Scan the lines below; pull out those with "path".

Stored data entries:
* * * * * * * * *

<file path="config.mk">
export PLATFORM = sky130hd
export DESIGN_NAME = alarm_top
export DESIGN_NICKNAME = d
export VERILOG_FILES = /design/src/rtl/alarm_pkg.sv /design/src/rtl/alarm_regs.sv /design/src/rtl/alarm_countdown.sv /design/src/rtl/alarm_readmux.sv /design/src/rtl/alarm_top.sv
export SDC_FILE = /design/constraint.sdc
export NUM_CORES = 1
export LEC_CHECK = 0
export BUFFER_PORTS_ARGS = -buffer_cell sky130_fd_sc_hd__buf_4
export CAP_MARGIN = 25
export CORE_MARGIN = 5
export CORE_UTILIZATION = 30
export DETAILED_ROUTE_END_ITERATION = 16
export GPL_ROUTABILITY_DRIVEN = 0
export PLACE_DENSITY = 0.61
export REMOVE_ABC_BUFFERS = 1
export SLEW_MARGIN = 40
export SYNTH_ARGS = -nofsm -noshare
export SYNTH_HDL_FRONTEND = slang
export SYNTH_SLANG_ARGS = --single-unit
</file>
<file path="constraint.sdc">
create_clock -name clk -period 2.82 [get_ports clk]
set_input_delay 0.282 -clock clk [delete_from_list [all_inputs] [get_ports clk]]
set_output_delay 0.282 -clock clk [all_outputs]
set_load 0.02 [all_outputs]
</file>
**src/rtl/uart_irq_ident.sv**
```systemverilog
module uart_irq_ident (
  input  logic       clk,
  input  logic       rst_n,
  input  logic       line_err,
  input  logic       lsr_read,
  input  logic       rx_ready,
  input  logic       hold_empty,
  input  logic       hold_write,
  input  logic       modem_delta,
  input  logic       msr_read,
  input  logic [3:0] int_en,
  input  logic       fifo_on,
  input  logic       out2,
  input  logic       ident_read,
  output logic [7:0] ident,
  output logic       irq
);

  logic ls_q, ms_q, th_q, empty_q, th_en_q;
  logic [1:0] code;

  wire       empty_rise = hold_empty & ~empty_q;
  wire       en_rise    = int_en[1] & ~th_en_q & hold_empty;
  wire [3:0] act        = int_en & {ms_q, ls_q, th_q, rx_ready};
  wire       pend       = |act;
  wire       th_shown   = pend && (code == 2'b01);

  always_comb begin
    if (act[2])      code = 2'b11;
    else if (act[0]) code = 2'b10;
    else if (act[1]) code = 2'b01;
    else             code = 2'b00;
  end

  always_ff @(posedge clk or negedge rst_n) begin
    if (!rst_n) begin
      ls_q    <= 1'b0;
      ms_q    <= 1'b0;
      th_q    <= 1'b0;
      empty_q <= 1'b1;
      th_en_q <= 1'b0;
    end else begin
      ls_q    <= line_err | (ls_q & ~lsr_read);
      ms_q    <= modem_delta | (ms_q & ~msr_read);
      th_q    <= empty_rise | en_rise |
                 (th_q & ~hold_write & ~(ident_read & th_shown));
      empty_q <= hold_empty;
      th_en_q <= int_en[1];
    end
  end

  assign ident = {{2{fifo_on}}, 3'b000, code, ~pend};
  assign irq   = out2 & pend;


  irq_gate_chk: assert property (@(posedge clk) disable iff (!rst_n)
    irq |-> (out2 && !ident[0]));


  rx_rank_chk: assert property (@(posedge clk) disable iff (!rst_n)
    (rx_ready && int_en[0]) |-> (!ident[0] && ident[2]));


  hold_write_clr_chk: assert property (@(posedge clk) disable iff (!rst_n)
    (hold_write && !hold_empty) |=> (ident[2:0] != 3'b010));


  ls_clr_chk: assert property (@(posedge clk) disable iff (!rst_n)
    (lsr_read && !line_err) |=> (ident[2:0] != 3'b110));


  ms_clr_chk: assert property (@(posedge clk) disable iff (!rst_n)
    (msr_read && !modem_delta) |=> (ident[2:0] != 3'b000));

endmodule

```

* * * * * * * * *

ANSWER TO THIS TASK:
<file path="config.mk">
<file path="constraint.sdc">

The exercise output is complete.